Но из всей обязательной литературы меня больше всего захватила «Мадам Бовари» Флобера.
— Черт возьми, это же такая тоска, — сказала Марджи.
— Не в этом ли вся прелесть? — возразила я. — А тоска потому, что в этой книге реальная жизнь.
— И ты называешь романтическую глупость, в которую она влипла, жизнью? Она ведь придурок, разве нет? Вышла замуж за этого зануду, переехала с ним в такой же занудный городишко, а потом бросилась в объятия какого-то слюнявого солдафона, который видел в ней только любовницу, не более того.
— Для меня в этом как раз и есть отражение реальной жизни. Во всяком случае, смысл романа в том, что для кого-то страсть — это способ сбежать от скуки и обыденности.
— Ну, что еще новенького? — Марджи увела разговор в сторону.
Между тем мой отец, как казалось, заинтересовался моим мнением о книге. Однажды представилась редкая возможность выбраться с ним на ланч в маленькую закусочную неподалеку от университета (как бы я ни обожала своего отца, мне не хотелось, чтобы меня видели с ним в столовой нашего кампуса). Я рассказала отцу, что мне очень понравилась книга, что я считаю Эмму Бовари «настоящей жертвой общества».
— В каком смысле? — спросил он.
— Ну, в том смысле, что она позволила заточить себя в ту жизнь, которая ей была не мила, а потом решила, что, влюбившись в кого-то, сможет решить свои проблемы.
Он улыбнулся:
— Молодец. Ты попала в точку.
— Но вот только одного я не пойму: почему она выбрала самоубийство как выход из положения; почему не сбежала в Париж или еще куда-нибудь?
— Дело в том, что ты видишь Эмму глазами американской женщины конца шестидесятых, а не того, кто был скован условностями того времени. Ты ведь читала «Алую букву»?
Я кивнула.
— Сегодня мы можем лишь удивляться, почему вдруг Тестер Прин бродила по Бостону с большой буквой «А» на груди и жила в постоянном страхе перед угрозами пуритан отобрать у нее ребенка. Можно спросить: почему бы ей просто не схватить свою дочь и не сбежать? Но для нее неизменно встал бы вопрос: а куда мне бежать? Она не видела пути спасения от наказания, которое, собственно, и считала своей судьбой. То же самое и с Эммой. Она знает, что если сбежит в Париж, то для нее все кончится тем, что, в лучшем случае, она устроится швеей или на какую-то другую мелкобуржуазную работу, потому что в девятнадцатом веке общество было безжалостно к замужней женщине, пренебрегшей своими обязанностями.

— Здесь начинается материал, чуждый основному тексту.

<file path="src/rtl/car_sensor_emulator.sv">
// car_sensor_emulator: generates the two-beam gate-sensor waveform of one car pass per start command.
// Optional abort/reverse support is compiled in when CAR_EMU_ABORT_EN is defined.
module car_sensor_emulator #(
    parameter int DWELL_W = 16,
    parameter int CNT_W   = 8
) (
    input  logic               clk,
    input  logic               rst,
    input  logic               start,
    input  logic               dir,
    input  logic [DWELL_W-1:0] dwell,
`ifdef CAR_EMU_ABORT_EN
    input  logic               abort,
    output logic               aborted,
`endif
    output logic               ready,
    output logic               busy,
    output logic               sensor1,
    output logic               sensor2,
    output logic               done,
    output logic [CNT_W-1:0]   pass_cnt
);

    typedef enum logic [2:0] {S_IDLE, S_PH1, S_PH2, S_PH3, S_GAP} state_t;

    state_t             r_state;
    logic               r_dir;
    logic [DWELL_W-1:0] r_dwell;
    logic [DWELL_W-1:0] r_cnt;
    logic [1:0]         r_sens;
    logic               r_ready;
    logic               r_busy;
    logic               r_done;
    logic [CNT_W-1:0]   r_pass_cnt;
    logic               w_rev;
    logic               w_abort_hit;
    logic [DWELL_W-1:0] w_dwell_eff;

    function automatic logic [1:0] f_pattern(state_t s, logic d);
        case (s)
            S_PH1:   return d ? 2'b01 : 2'b10;
            S_PH2:   return 2'b11;
            S_PH3:   return d ? 2'b10 : 2'b01;
            default: return 2'b00;
        endcase
    endfunction

    // Reversing walks back toward the entry side; PH1 leaves through GAP in both directions.
    function automatic state_t f_step(state_t s, logic rev);
        case (s)
            S_PH1:   return rev ? S_GAP : S_PH2;
            S_PH2:   return rev ? S_PH1 : S_PH3;
            S_PH3:   return rev ? S_PH2 : S_GAP;
            default: return S_IDLE;
        endcase
    endfunction

    assign w_dwell_eff = (dwell == '0) ? DWELL_W'(1) : dwell;

`ifdef CAR_EMU_ABORT_EN
    logic r_rev;
    logic r_aborted;
    assign w_rev       = r_rev;
    assign w_abort_hit = abort && !r_rev && (r_state inside {S_PH1, S_PH2, S_PH3});
    assign aborted     = r_aborted;
`else
    assign w_rev       = 1'b0;
    assign w_abort_hit = 1'b0;
`endif

    always_ff @(posedge clk or posedge rst) begin
        if (rst) begin
            r_state    <= S_IDLE;
            r_dir      <= 1'b0;
            r_dwell    <= '0;
            r_cnt      <= '0;
            r_sens     <= '0;
            r_ready    <= 1'b1;
            r_busy     <= 1'b0;
            r_done     <= 1'b0;
            r_pass_cnt <= '0;
`ifdef CAR_EMU_ABORT_EN
            r_rev      <= 1'b0;
            r_aborted  <= 1'b0;
`endif
        end else begin
            r_done <= 1'b0;
`ifdef CAR_EMU_ABORT_EN
            r_aborted <= 1'b0;
`endif
            if (r_state == S_IDLE) begin
                if (start) begin
                    r_state <= S_PH1;
                    r_dir   <= dir;
                    r_dwell <= w_dwell_eff;
                    r_cnt   <= w_dwell_eff - DWELL_W'(1);
                    r_sens  <= f_pattern(S_PH1, dir);
                    r_ready <= 1'b0;
                    r_busy  <= 1'b1;
`ifdef CAR_EMU_ABORT_EN
                    r_rev   <= 1'b0;
`endif
                end
            end else if (w_abort_hit) begin
                r_state <= f_step(r_state, 1'b1);
                r_sens  <= f_pattern(f_step(r_state, 1'b1), r_dir);
                r_cnt   <= r_dwell - DWELL_W'(1);
`ifdef CAR_EMU_ABORT_EN
                r_rev   <= 1'b1;
`endif
            end else if (r_cnt != '0) begin
                r_cnt <= r_cnt - DWELL_W'(1);
            end else begin
                r_cnt   <= r_dwell - DWELL_W'(1);
                r_state <= f_step(r_state, w_rev);
                r_sens  <= f_pattern(f_step(r_state, w_rev), r_dir);
                if (r_state == S_GAP) begin
                    r_ready <= 1'b1;
                    r_busy  <= 1'b0;
`ifdef CAR_EMU_ABORT_EN
                    r_aborted <= r_rev;
                    if (!r_rev) begin
`else
                    begin
`endif
                        r_done     <= 1'b1;
                        r_pass_cnt <= r_pass_cnt + CNT_W'(1);
                    end
                end
            end
        end
    end

    assign ready    = r_ready;
    assign busy     = r_busy;
    assign sensor1  = r_sens[1];
    assign sensor2  = r_sens[0];
    assign done     = r_done;
    assign pass_cnt = r_pass_cnt;

endmodule

</file>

— Твоя лекция еще надолго? — смеясь, спросила я. — А то мне в два часа надо быть в классе.
— Я как раз подхожу к сути, — улыбнулся отец. — А суть в том, что личное счастье ничего не значило в те времена. Флобер был первым великим романистом, который понял, что все мы должны бороться с той тюрьмой, которую для себя создаем.
— Даже ты, пап? — спросила я, с удивлением услышав от него такое признание.
Он печально улыбнулся и уставился в свою тарелку.
— Каждому человеку время от времени становится тошно, — сказал он. И тут же переменил тему.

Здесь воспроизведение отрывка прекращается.